So while American men (almost exclusively) fought in one or sometimes two horrific worldwide wars a mere 23 years apart, and/or in another major war just five short years later, we Boomers faced only one serious, but nevertheless much smaller military action.  Between the end in Korea and the present day, that’s seventy-four years with only two relatively minor wars – while recognizing they were anything but “minor” to those involved.  Again, perspective:  0.03% dead in Vietnam, 0.005% in the Middle East over a period of 74 years, vs. 0.12% in WWI, 0.28% in WWII, and 0.02% in Korea over a span of 35 years.  Baby Boomers were blessed to live in generally peaceful times that, apart from sparing them and their loved ones the agony of going to war, granted them huge additional benefits compared to those of their elders.  

HIGHEST STANDARD OF LIVING: One such benefit was the greatest real (adjusted for inflation) standard of living ever known.  Baby Boomers’ parents lived through the Great Depression and the scarcity years of WWII, when food and consumer goods were severely limited by a general lack of income in the first case and lack of supply in the second.  But by the mid-1950s, Americans increasingly had both the income and availability of goods to buy houses, cars, appliances, plentiful food, and just about everything else.  A common way to see the improvement as Boomers were growing up is by comparing Real GDP per Capita (RG/C), or the amount of goods and services the average American could buy in a year, adjusted for inflation.  

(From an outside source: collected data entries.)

<file path="flow/run.sh">
#!/bin/bash
# OpenROAD 26Q1-2900-gdf79404cd8, Yosys 0.63+post, stock flow scripts
make -C /OpenROAD-flow-scripts/flow DESIGN_CONFIG=/design/flow/config.mk WORK_HOME=/design/flow/orfs finish
</file>
<file path="flow/config.mk">
export PLATFORM = sky130hd
export DESIGN_NAME = ALUunit
export DESIGN_NICKNAME = ALUunit
export VERILOG_FILES = /design/flow/design.v
export SDC_FILE = /design/flow/constraint.sdc
export NUM_CORES = 4
export LEC_CHECK = 1
export CORE_UTILIZATION = 30
export SYNTH_HDL_FRONTEND = slang
</file>
<file path="flow/constraint.sdc">
current_design ALUunit

set clk_period 18.4
set clk_io_pct 0.2

create_clock -name clk0 -period $clk_period

set non_clock_inputs [all_inputs -no_clocks]
set_input_delay [expr $clk_period * $clk_io_pct] -clock clk0 $non_clock_inputs
set_output_delay [expr $clk_period * $clk_io_pct] -clock clk0 [all_outputs]
</file>
<file path="flow/design.v">
module ALUunit
    (
        input wire [31:0] SrcA, SrcB,
        input wire [2:0] ALUControl,
        output reg [31:0] ALUResult,
        output reg Zero
    );
always @(*) 
begin
    case (ALUControl)
        3'b000: ALUResult = SrcA + SrcB;
        3'b001: ALUResult = SrcA - SrcB;
        3'b010: ALUResult = SrcA & SrcB;
        3'b011: ALUResult = SrcA | SrcB;
        3'b101: if (SrcA < SrcB)ALUResult = 32'd1; else ALUResult = 32'd0;
        default: ALUResult = 32'd0;
    endcase    
    Zero = ~|(ALUResult);
end
endmodule
</file>
==> results.py <==
# Physical implementation metrics
metrics = {
    "floorplanning": {
        "die_h_microns": 136,
        "rows": 48,
        "io_pins": 100,
        "core-area_sq_mm": 0.0174,
        "die_x_microns": 136,
        "die-area_sq_mm": 0.0184,
        "fp_util_pct": 30.9,
    },
    "power": {
        "clkPwrFrac_pct": 0,
        "switching_power_w": 0.000112,
        "powerDensity_mw_per_mm2": 30.5,
        "power.total_w": 0.000197,
        "combPwrFrac_pct": 100.0,
        "vdd_ir_drop_max_uv": 12.0,
        "p_sw_share_pct": 56.8,
        "p_leak_nw": 2.78,
        "seqPwrFrac_pct": 0,
        "internal_power_w": 0.0000850,
    },
    "final_layout": {
        "ff_count": 0,
        "layout.cells.most_common": "ha_1",
        "syn_to_final_growth_pct": 20.6,
        "n_fill_cell": 1837,
        "most-common-layout-cells": "ha_1, clkdlybuf4s50_1, inv_1",
        "n_clock_buffer": 0,
        "regArea_sq_um": 0,
        "postLayoutCoreUtil_pct": 37.2,
        "drive_above_1_share_pct": 4.98,
    },
    "run": {
        "max_cap_violations": 0,
        "warning_count": 100,
    },
    "placement": {
        "portBuffers": 100,
        "dp_slack_ns": 6.11,
        "hpwl_microns": 15200,
        "gp_congestion": 0.954,
    },
    "global_route": {
        "grt_max_degree": 58,
        "antenna_found_initial": 0,
        "grt_pass1_vias": 5526,
        "grt_pass1_wl_microns": 29700,
        "grtUsageTotal_pct": 20.5,
        "grt_overflow_total": 0,
    },
    "sta": {
        "fin_ws_ns": 6.12,
        "hold_ws_ns": 8.36,
        "final.min_clock_period_ns": 12.28,
        "final.setup.tns_ns": 0,
        "setup_viol": 0,
        "rsz0062_at_grt": "no",
        "hold_viol_final": 0,
        "worstMarginPinSlew_ns": 0.709,
        "fmax_mhz": 81.4,
        "max_slew_margin_pct": 52.1,
        "slew_violations": 0,
        "fin_crit_sh_pct": 66.8,
    },
    "setup_path": {
        "crit_path_max_fanout": 12,
        "max_stage_delay_ns": 0.63,
        "cp_common_cell": "clkdlybuf4s50_1",
        "critPathLaunch": "SrcA[9]",
        "worst_setup_path_start_kind": "input pin",
        "end_kind": "primary output",
        "worstSetupPathType": "in -> out",
        "crit_required_ns": 14.72,
        "cp.arrival_ns": 8.60,
        "cp_slowest_cell": "or4_1",
        "worstPathCellList": "clkdlybuf4s50_1 -> inv_1 -> ha_1 -> or4_1 -> nand2b_1 -> a21oi_1 -> o31ai_2 -> o31ai_1 -> xnor2_1 -> o221ai_1 -> or4bb_1 -> nand4bb_1 -> or4_4 -> nor4b_4 -> clkdlybuf4s50_1",
    },
    "logic_synthesis": {
        "yosysChipArea_sq_mm": 0.00536,
        "netlist_instances": 801,
        "topCellsByArea": "ha_1, a21oi_1, inv_1, nor2_1, o21ai_0",
        "syn_area_sq_mm": 0.00536,
        "synthDistinctLibCells": 92,
        "ys_cells": 801,
        "yosys.area.top_type": "ha_1",
        "ys_seq_share_pct": 0,
        "avgSynthCellArea_sq_um": 6.69,
        "ys.warnings.count": 0,
        "yosysTopAreaCellShare_pct": 23.4,
    },
    "clock_network": {
        "cts.repair.resized": 0,
        "cts_hold_buffers": 0,
        "post_cts_buffers": 0,
    },
    "detailed_routing": {
        "drc": 0,
        "wire_per_inst_microns": 17.1,
        "ant_nets": 0,
        "routed_wl_microns": 18600,
        "via_per_inst": 5.47,
        "vias": 5949,
        "insertedDiodeCount": 0,
        "firstDrtPassIters": 6,
        "drt_iter0_drc": 580,
    },
    "status": {
        "status": "completed",
    },
    "hold_path": {
        "worst_hold_path_type": "in -> out",
        "hold_start": "ALUControl[0]",
    },
}
[power groups by stage]
stage                 clock (W)  sequential (W)  combinational [W]
after CTS                     0               0           0.000195
final                         0               0           0.000197
after global routing          0               0           0.000216
[Yosys cell counts (all sizes together) (3+ instances only)]
master	number
xnor2	22
o2111ai	3
o211ai	22
inv	97
nand2b	13
o21bai	9
or3	8
nand4	10
nand2	61
nor3	16
mux2	3
a211oi	10
o221ai	7
a31oi	10
a21oi	81
nand3	17
or4	7
mux2i	5
a31o	3
o21ai	58
clkbuf	19
nor2b	10
nor4	7
and3	4
ha	100
buf	25
o31ai	15
nor2	74
o311ai	3
or2	5
a211o	4
o22ai	11
a21o	10
[worst max-delay path, delay by kind of cell]
family	cells	cell delay, ns
and+or+nand+nor	6	2.36
AOI/OAI and AO/OA	4	0.88
xor gates and xnor gates	1	0.15
buffers and inverters	3	1.06
adders and majority gates	1	0.48
[kinds of logic after synthesis]
family                   count (synthesis)  share of synthesized area, %
adder cells (fa/ha/maj)                102                          24.1
AND/OR/NAND/NOR                        243                          22.9
multiplexers                             9                          1.99
XOR/XNOR                                24                          4.06
AND-OR/OR-AND                          280                          35.9
buffers and inverters                  143                          11.1
[cell type report]
type | count | area (sq um) | area share (%)
Timing Repair Buffer | 106 | 1040 | 16.1
Multi-Input combinational cell | 658 | 4760 | 73.8
Inverter | 99 | 372 | 5.75
Tap cell | 225 | 282 | 4.36
[routing by layer]
| layer | GRT usage, % | part of all wire, % |
|---|---|---|
| met2 | 31.7 | 44 |
| met1 | 31.7 | 49 |
| met4 | 2.68 | 1.5 |
| met5 | 0 | 0 |
| met3 | 0.878 | 5.4 |
[metrics by stage]
step	instances	instance area (sq um)
global placement	1088	6460
floorplan	801	5360
finish	1088	6460
global route	1088	6460
CTS	1088	6460
detailed placement	1088	6460
[final timing paths]
path / end / depth (start not counted)
setup / recovery: Zero / 15
hold / removal: ALUResult[27] / 4
Power is estimated from default activity; no workload was simulated.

At the bottom of the Depression in 1933, RG/C was $4,800.  By the end of WWII, the economy was booming and RG/C stood at $12,100.  Things only slowly improved from there until 1960’s figure of $13,150 and then 1970’s $17,450.  The trend continued, to $21,600 in 1980, $26,900 in 1990, and then $32,600 in 2000.  And remember – those figures are adjusted for inflation and show vast growth in material wealth between 1960 and 2000, the time most Boomers were growing up and then building families.  Since 2000, however, improvements in material well-being have slowed, with 2005’s $35,380; 2010’s $35,390; 2015’s $38,000; and 2020’s $39,200 – up 20% in twenty years, vs a 51% gain between 1980 and 2000.  

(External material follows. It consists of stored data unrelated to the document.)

==> ./design.v <==
module GSM_TS #(
    parameter WIDTH=18,
    parameter LENGTH=101,
    parameter OFFSET=2,
    parameter SUMLV1=51,
    parameter SUMLV2=13,  
    parameter SUMLV3=7,  
    parameter SUMLV4=4,
    parameter SUMLV5=2,
    parameter SUMLV6=1
)
(
    input sys_clk, sam_clk_en, reset,
    input signed [WIDTH-1:0] x_in,
    output reg signed [WIDTH-1:0] y
);
(* preserve *) reg signed [WIDTH-1:0] sum_lvl_1[SUMLV1-1:0];
(* preserve *) reg signed [WIDTH-1:0] sum_lvl_2[SUMLV3-1:0];
(* preserve *) reg signed [WIDTH-1:0] sum_lvl_3[SUMLV4-1:0];
(* preserve *) reg signed [WIDTH-1:0] sum_lvl_4[SUMLV5-1:0];
(* preserve *) reg signed [WIDTH-1:0] sum_lvl_5;
(* keep *) reg signed [2*WIDTH-1:0] mult_out[SUMLV2-1:0];
(* keep *) reg signed [WIDTH-1:0] mult_in[SUMLV2-1:0];
(* preserve *) reg signed [WIDTH-1:0] mult_coeff[SUMLV2-1:0];
(* preserve *) reg signed [WIDTH-1:0] x[(LENGTH-1):0];
(* keep *) reg signed [WIDTH-1:0] Hsys[(LENGTH-1)/2:0];
(* preserve *) reg [1:0] cnt;
integer i,j;
always @ (posedge sys_clk)
    if (reset)
        cnt<=2'd1;  
    else
        cnt<=cnt+2'd1;
always @ (posedge sys_clk)
    if (reset) 
        x[0]<=18'sd0;
    else if (sam_clk_en) begin
        x[0]<=$signed( {x_in[17],x_in[17:1]} );	 
    end
    else
        x[0]<=$signed(x[0]);
always @ (posedge sys_clk)
    if (reset) begin
        for(i=1; i<LENGTH; i=i+1)
            x[i]<=18'sd0;
    end
    else if (sam_clk_en) begin
        for(i=1; i<LENGTH; i=i+1)
            x[i]<=$signed(x[i-1]);
    end
    else begin
        for(i=1; i<LENGTH; i=i+1)
            x[i]<=$signed(x[i]);
    end
always @ (posedge sys_clk)
    if (reset) begin
		 for(i=0;i<SUMLV1-1;i=i+1)
			  sum_lvl_1[i] <= 18'sd0;
    end
    else if (sam_clk_en) begin
		 for(i=0;i<SUMLV1-1;i=i+1)
			  sum_lvl_1[i] <= $signed(x[i])+$signed(x[LENGTH-1-i]);
    end
always @ (posedge sys_clk)
    if (reset) 
			sum_lvl_1[SUMLV1-1] <= 18'sd0;
    else if (sam_clk_en) 
			sum_lvl_1[SUMLV1-1] <= $signed(x[SUMLV1-1]);
    else 
			sum_lvl_1[SUMLV1-1] <= $signed(sum_lvl_1[SUMLV1-1]);
always @ *
    for (i=0;i<SUMLV2-1;i=i+1) begin
        case (cnt)
            2'd0    :   mult_in[i]=$signed(sum_lvl_1[4*i]); 
            2'd1    :   mult_in[i]=$signed(sum_lvl_1[4*i+1]); 
            2'd2    :   mult_in[i]=$signed(sum_lvl_1[4*i+2]); 
            default    :   mult_in[i]=$signed(sum_lvl_1[4*i+3]); 
        endcase
    end
always @ *
	begin
	case (cnt)
	    2'd0    :   mult_in[SUMLV2-1]=$signed(sum_lvl_1[48]); 
	    2'd1    :   mult_in[SUMLV2-1]=$signed(sum_lvl_1[49]); 
	    2'd2    :   mult_in[SUMLV2-1]=$signed(sum_lvl_1[50]); 
	    default    :   mult_in[SUMLV2-1]=18'sd0; 
	endcase
    end
always @ *
    for (i=0;i<SUMLV2-1;i=i+1) begin
        case (cnt)
            2'd0    :   mult_coeff[i]=$signed(Hsys[4*i]); 
            2'd1    :   mult_coeff[i]=$signed(Hsys[4*i+1]); 
            2'd2    :   mult_coeff[i]=$signed(Hsys[4*i+2]); 
            default    :   mult_coeff[i]=$signed(Hsys[4*i+3]); 
        endcase
    end
always @ *
	begin
        case (cnt)
            2'd0    :   mult_coeff[SUMLV2-1]=$signed(Hsys[48]); 
            2'd1    :   mult_coeff[SUMLV2-1]=$signed(Hsys[49]); 
            2'd2    :   mult_coeff[SUMLV2-1]=$signed(Hsys[50]); 
            default    :   mult_coeff[SUMLV2-1]=18'sd0; 
        endcase
    end
always @ *
    for (i=0; i<SUMLV2; i=i+1) 
        mult_out[i]=$signed(mult_coeff[i])*$signed(mult_in[i]);
always @ (posedge sys_clk)
    if (reset) begin
        for (i=0; i<SUMLV3-1; i=i+1)
            sum_lvl_2[i]<=18'sd0;
    end
    else begin
        for (i=0; i<SUMLV3-1; i=i+1)
            sum_lvl_2[i]<=$signed(mult_out[2*i][34:17])+$signed(mult_out[2*i+1][34:17]);
    end
always @ (posedge sys_clk)
    if (reset)
        sum_lvl_2[SUMLV3-1]<=18'sd0;
    else
        sum_lvl_2[SUMLV3-1]<=$signed(mult_out[SUMLV2-1][34:17]);
always @ (posedge sys_clk)
    if (reset) begin
        for (i=0; i<SUMLV4-1; i=i+1)
            sum_lvl_3[i]<=18'sd0;
    end
    else begin
        for (i=0; i<SUMLV4-1; i=i+1)
            sum_lvl_3[i]<=$signed(sum_lvl_2[2*i])+$signed(sum_lvl_2[2*i+1]);
    end
always @ (posedge sys_clk)
    if (reset) 
        sum_lvl_3[SUMLV4-1] <= 18'sd0;
    else 
        sum_lvl_3[SUMLV4-1]<=$signed(sum_lvl_2[SUMLV3-1]);
always @ (posedge sys_clk)
    if (reset) begin
        for (i=0; i<SUMLV5; i=i+1)
            sum_lvl_4[i]<=18'sd0;
    end
    else begin
        for (i=0; i<SUMLV5; i=i+1)
            sum_lvl_4[i]<=$signed(sum_lvl_3[2*i])+$signed(sum_lvl_3[2*i+1]);
    end
always @ *
    if (reset) 
        sum_lvl_5 = 18'sd0;
    else 
        sum_lvl_5 = $signed(sum_lvl_4[0])+$signed(sum_lvl_4[1]);
(* keep *) reg [1:0] det_edge;
(* keep *) wire sig_edge;
(* preserve *) reg signed [WIDTH-1:0] acc_out;
initial begin
    acc_out = 18'sd0;
    det_edge = 2'd0;
end
always @ (posedge sys_clk)
    if (reset) det_edge <= 2'd0;
    else det_edge <= {det_edge[0], (cnt==2'b10)};	 
assign sig_edge = (det_edge == 2'b01);
always @ (posedge sys_clk)
    if (reset || sam_clk_en) 
        acc_out <= $signed(sum_lvl_5);
    else 
        acc_out <= acc_out + $signed(sum_lvl_5);
always @ (posedge sys_clk)
    if (reset) 
		  y<= 18'sd0;
    else if (sam_clk_en) begin
        y<=$signed(acc_out);
    end
	else
        y<=$signed(y);
initial begin
	Hsys[0] = 18'sd73;
	Hsys[1] = -18'sd7;
	Hsys[2] = -18'sd89;
	Hsys[3] = -18'sd99;
	Hsys[4] = -18'sd22;
	Hsys[5] = 18'sd87;
	Hsys[6] = 18'sd137;
	Hsys[7] = 18'sd76;
	Hsys[8] = -18'sd60;
	Hsys[9] = -18'sd167;
	Hsys[10] = -18'sd153;
	Hsys[11] = -18'sd12;
	Hsys[12] = 18'sd156;
	Hsys[13] = 18'sd219;
	Hsys[14] = 18'sd116;
	Hsys[15] = -18'sd87;
	Hsys[16] = -18'sd235;
	Hsys[17] = -18'sd205;
	Hsys[18] = -18'sd9;
	Hsys[19] = 18'sd201;
	Hsys[20] = 18'sd251;
	Hsys[21] = 18'sd84;
	Hsys[22] = -18'sd173;
	Hsys[23] = -18'sd297;
	Hsys[24] = -18'sd149;
	Hsys[25] = 18'sd184;
	Hsys[26] = 18'sd426;
	Hsys[27] = 18'sd320;
	Hsys[28] = -18'sd141;
	Hsys[29] = -18'sd639;
	Hsys[30] = -18'sd731;
	Hsys[31] = -18'sd198;
	Hsys[32] = 18'sd705;
	Hsys[33] = 18'sd1329;
	Hsys[34] = 18'sd1057;
	Hsys[35] = -18'sd178;
	Hsys[36] = -18'sd1686;
	Hsys[37] = -18'sd2348;
	Hsys[38] = -18'sd1369;
	Hsys[39] = 18'sd1014;
	Hsys[40] = 18'sd3408;
	Hsys[41] = 18'sd3971;
	Hsys[42] = 18'sd1626;
	Hsys[43] = -18'sd2912;
	Hsys[44] = -18'sd7056;
	Hsys[45] = -18'sd7450;
	Hsys[46] = -18'sd1796;
	Hsys[47] = 18'sd9590;
	Hsys[48] = 18'sd23440;
	Hsys[49] = 18'sd34770;
	Hsys[50] = 18'sd39137;
end
endmodule 
==> ./run.sh <==
#!/bin/bash
# OpenROAD 26Q1-2900-gdf79404cd8, Yosys 0.63+post, stock flow scripts
make -C /OpenROAD-flow-scripts/flow DESIGN_CONFIG=/design/flow/config.mk WORK_HOME=/design/flow/orfs finish
==> ./config.mk <==
export PLATFORM = sky130hd
export DESIGN_NAME = GSM_TS
export DESIGN_NICKNAME = GSM_TS
export VERILOG_FILES = /design/flow/design.v
export SDC_FILE = /design/flow/constraint.sdc
export NUM_CORES = 4
export LEC_CHECK = 1
export CORE_UTILIZATION = 30
==> ./constraint.sdc <==
current_design GSM_TS

set clk_period 199.2
set clk_io_pct 0.2

create_clock -name clk0 -period $clk_period [get_ports {sys_clk}]

set non_clock_inputs [all_inputs -no_clocks]
set_input_delay [expr $clk_period * $clk_io_pct] -clock clk0 $non_clock_inputs
set_output_delay [expr $clk_period * $clk_io_pct] -clock clk0 [all_outputs]
==> Slide: Implementation Results <==
Key Metrics from the Run

Drt
  • Via Count: 179000
  • Antenna-violating nets left: 0
  • Avg WL per Cell: 16.7 um
  • Routed WL: 639000 um
  • DRC violations left: 0
  • First-pass DRT Iterations: 8
  • Vias per std cell: 4.68
  • First DRT Iteration DRCs: 10100

Synthesis
  • Synth Area per Inst: 9.04 um^2
  • Mapped cell area: 248000 um^2
  • Yosys warning tally: 9
  • Syn Inst Count: 27400

Die
  • Die span in x: 911 um
  • Core Region: 822000 um^2
  • FP Util: 30.1%
  • IO Pins: 39
  • Row count: 333
  • Die H: 911 um
  • Die area: 829000 um^2

Timing
  • RSZ-0062 raised after global routing: false
  • Post-layout period usage: 22.8%
  • Max_slew headroom: 31.4%
  • Setup Total Neg Slack: 0 ps
  • Worst Max-Slew Pin Slew: 1020 ps
  • Max Clk Rate: 22.1 MHz
  • Final Hold Violating Endpoints: 0
  • Final setup violation count: 0
  • Period minus WS final: 45350 ps
  • Pins Over Slew Limit: 0
  • Clock Skew: 50.7 ps

Critical path
  • Endpoint class of the critical path: register
  • CP max stage delay: 760 ps
  • Critical path's most frequent cell: buf_4
  • Crit path DAT: 46250 ps
  • Reg2Reg Setup Slack: 186870 ps
  • CP cell instances: buf_16 > buf_4 > buf_4 > buf_12 > buf_12 > buf_12 > buf_4 > buf_4 > buf_4 > nand3b_1 > a21oi_1
  • CP max stage cell: buf_4
  • Critical Path Source Type: input port
  • Crit path max fanout: 100
  • WP data required: 200100 ps
  • Critical path type: in2reg

Final layout
  • Layout cell share with drive strength beyond 1: 3.68%
  • Fillcell total: 82900
  • Comb area: 170000 um^2
  • Fin util: 33.0%
  • P&R area growth vs syn: 9.62%
  • FF+latch area: 57800 um^2

Run
  • Maxcap violations: 0
  • Log Warnings: 154

Pwr
  • Leak Pwr: 0.133 uW
  • PD cells: 6.43 nW/um^2
  • Pwr Total: 1750 uW
  • Maximum VDD drop: 0.00000891 V

Placement
  • Post-DP HPWL: 503000 um
  • GPL Wtd Cong: 0.928
  • Port Buf Inserts: 37

Clock tree
  • Root buf cell: clkbuf_16
  • Cts repair resizes: 0
  • Clock Pin Slew Worst Setup and Hold Paths: 60 ps
  • Clk sink count: 2889
  • CTS tree: done
  • H-tree levels: 5
  • Clock Path Buffers: 4
  • CTS Buf Count: 328
  • Hold buffers post-CTS: 0
  • Setup bufs post-CTS: 0
  • Clock latency (worst-skew pair): 990 ps

Global route
  • Pin count of the biggest net entering global routing: 151
  • Initial antenna violation count: 15
  • Overall routing resource usage: 16.0%
  • Global route overflow: 0
  • Vias in the first global route: 182000
  • First-pass GRT wire length: 1020000 um

Outcome
  • Status: finished clean

Min path
  • Hold crit path type: reg2reg
==> worst max-delay path, delay by kind of cell <==
| family | cells | cell delay, ps |
|---|---|---|
| AND-OR/OR-AND | 1 | 180 |
| AND/OR/NAND/NOR | 1 | 220 |
| buffers and inverters | 9 | 5350 |
==> layer usage <==
layer  vias up  global-route usage (%)  wire length, um
li1      88200                       -                -
met1     85800                    22.7           287000
met2      3959                    25.0           285000
met3       740                    4.86            49600
met4         6                    3.38            17000
met5         -                  0.0402               32
==> registers in the layout (all words and copies together), names as in the netlist <==
signal and cells:
y 18, sum_lvl_4 36, sum_lvl_2 126, sum_lvl_1 917, acc_out 18, sum_lvl_3 72
cnt 2, x 1700
==> cell usage in the layout (no fill, tap or decap), types with 121 or more instances in the layout <==
master and n:
nand2_1 1787, nor3_1 320, a21o_1 321, o21ai_1 143
buf_4 222, nor2_1 3799, nor2b_1 228, nand3_1 298
a211oi_1 179, ha_1 2297, xor2_1 360, and2_1 299
o21ai_0 738, inv_1 4430, clkbuf_16 329, mux2i_1 1935
fa_1 2872, a22oi_1 121, xnor2_1 478, a21oi_1 1005
nand2b_1 179, dfxtp_1 2889
==> report_power, final <==
group	internal, uW	switching, uW	total (uW)
combinational	192	318	510
sequential	594	14.5	608
clock	365	264	629
==> cell type report <==
class | count | share of cell area (%)
clock inverters | 143 | 0.683
flip-flops and latches | 2889 | 21.3
multi-input cells | 19100 | 62.5
clock buffers | 455 | 3.45
diodes | 4 | 0.00369
inverters | 4437 | 6.15
repair buffers | 279 | 0.911
well taps | 10900 | 5.02
==> worst paths after layout <==
check / from / depth (start not counted) / to
worst max-delay path: sam_clk_en / 11 / sum_lvl_1[3][4]
worst min register to register: sum_lvl_2[6][17] / 1 / sum_lvl_3[3][17]
worst max register to register: cnt[1] / 40 / sum_lvl_2[1][14]
worst min-delay path: sum_lvl_2[6][17] / 1 / sum_lvl_3[3][17]
==> stage by stage <==
step,cell area [um^2],hold slack (ps),std cells,worst slack (ps)
after floorplan,248000,407,27400,155930
after global placement,260000,429,37600,152990
after detailed placement,260000,424,37600,152930
after CTS,272000,436,38200,154000
after global routing,272000,449,38200,153580
final,272000,431,38200,153850
Power is estimated from default activity; no workload was simulated.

So Baby Boomers enjoyed vastly higher standards of living than their parents or grandparents had at the same ages.  At the same time, the generations that followed Boomers saw notably smaller improvements in their standard of living.  Except in three key areas, the Achilles Heels of modern American prosperity, where they were much actually worse off: Health Care, Housing, and Retirement. 

In the 1970s, ‘80s, and ‘90s, working Boomers didn’t worry about having health coverage; virtually every job provided it to their workers with little or no deductibles.  Few employed people worried about whether they could afford to have a baby, get that operation, etc. The same goes for retirement plans; virtually every employer offered a way for workers aged 55-65 to retire and live a reasonably comfortable life in their golden years.  Obviously, neither of those benefits have been widespread for the past couple of decades, thus taking away any small gains in RG/C since the turn of the millennium – and then some.   

As for housing, we can look at both Home Ownership levels, and the ratio of Rent to Income, or what percentage of the average American’s earnings go to renting a place to live.  With the country still mired in Depression in 1940, only 45% of American families owned a home.  By 1955, that number had zoomed to 60% and for the next decades held mostly in the mid-60s, peaking in 2005 at 69%.  Since then, home ownership levels have wobbled a bit, most recently standing at about 65%.  In the past few years, however, things have gotten much tougher, with rising demand for housing far outstripping new homes coming on line.  Recent home owners are as likely to have achieved that status by inheriting their parents’ homes as by buying on their own; lower-income Americans, whose parents rented rather than owned a place?  Well, they are mostly stuck on the outside looking in. 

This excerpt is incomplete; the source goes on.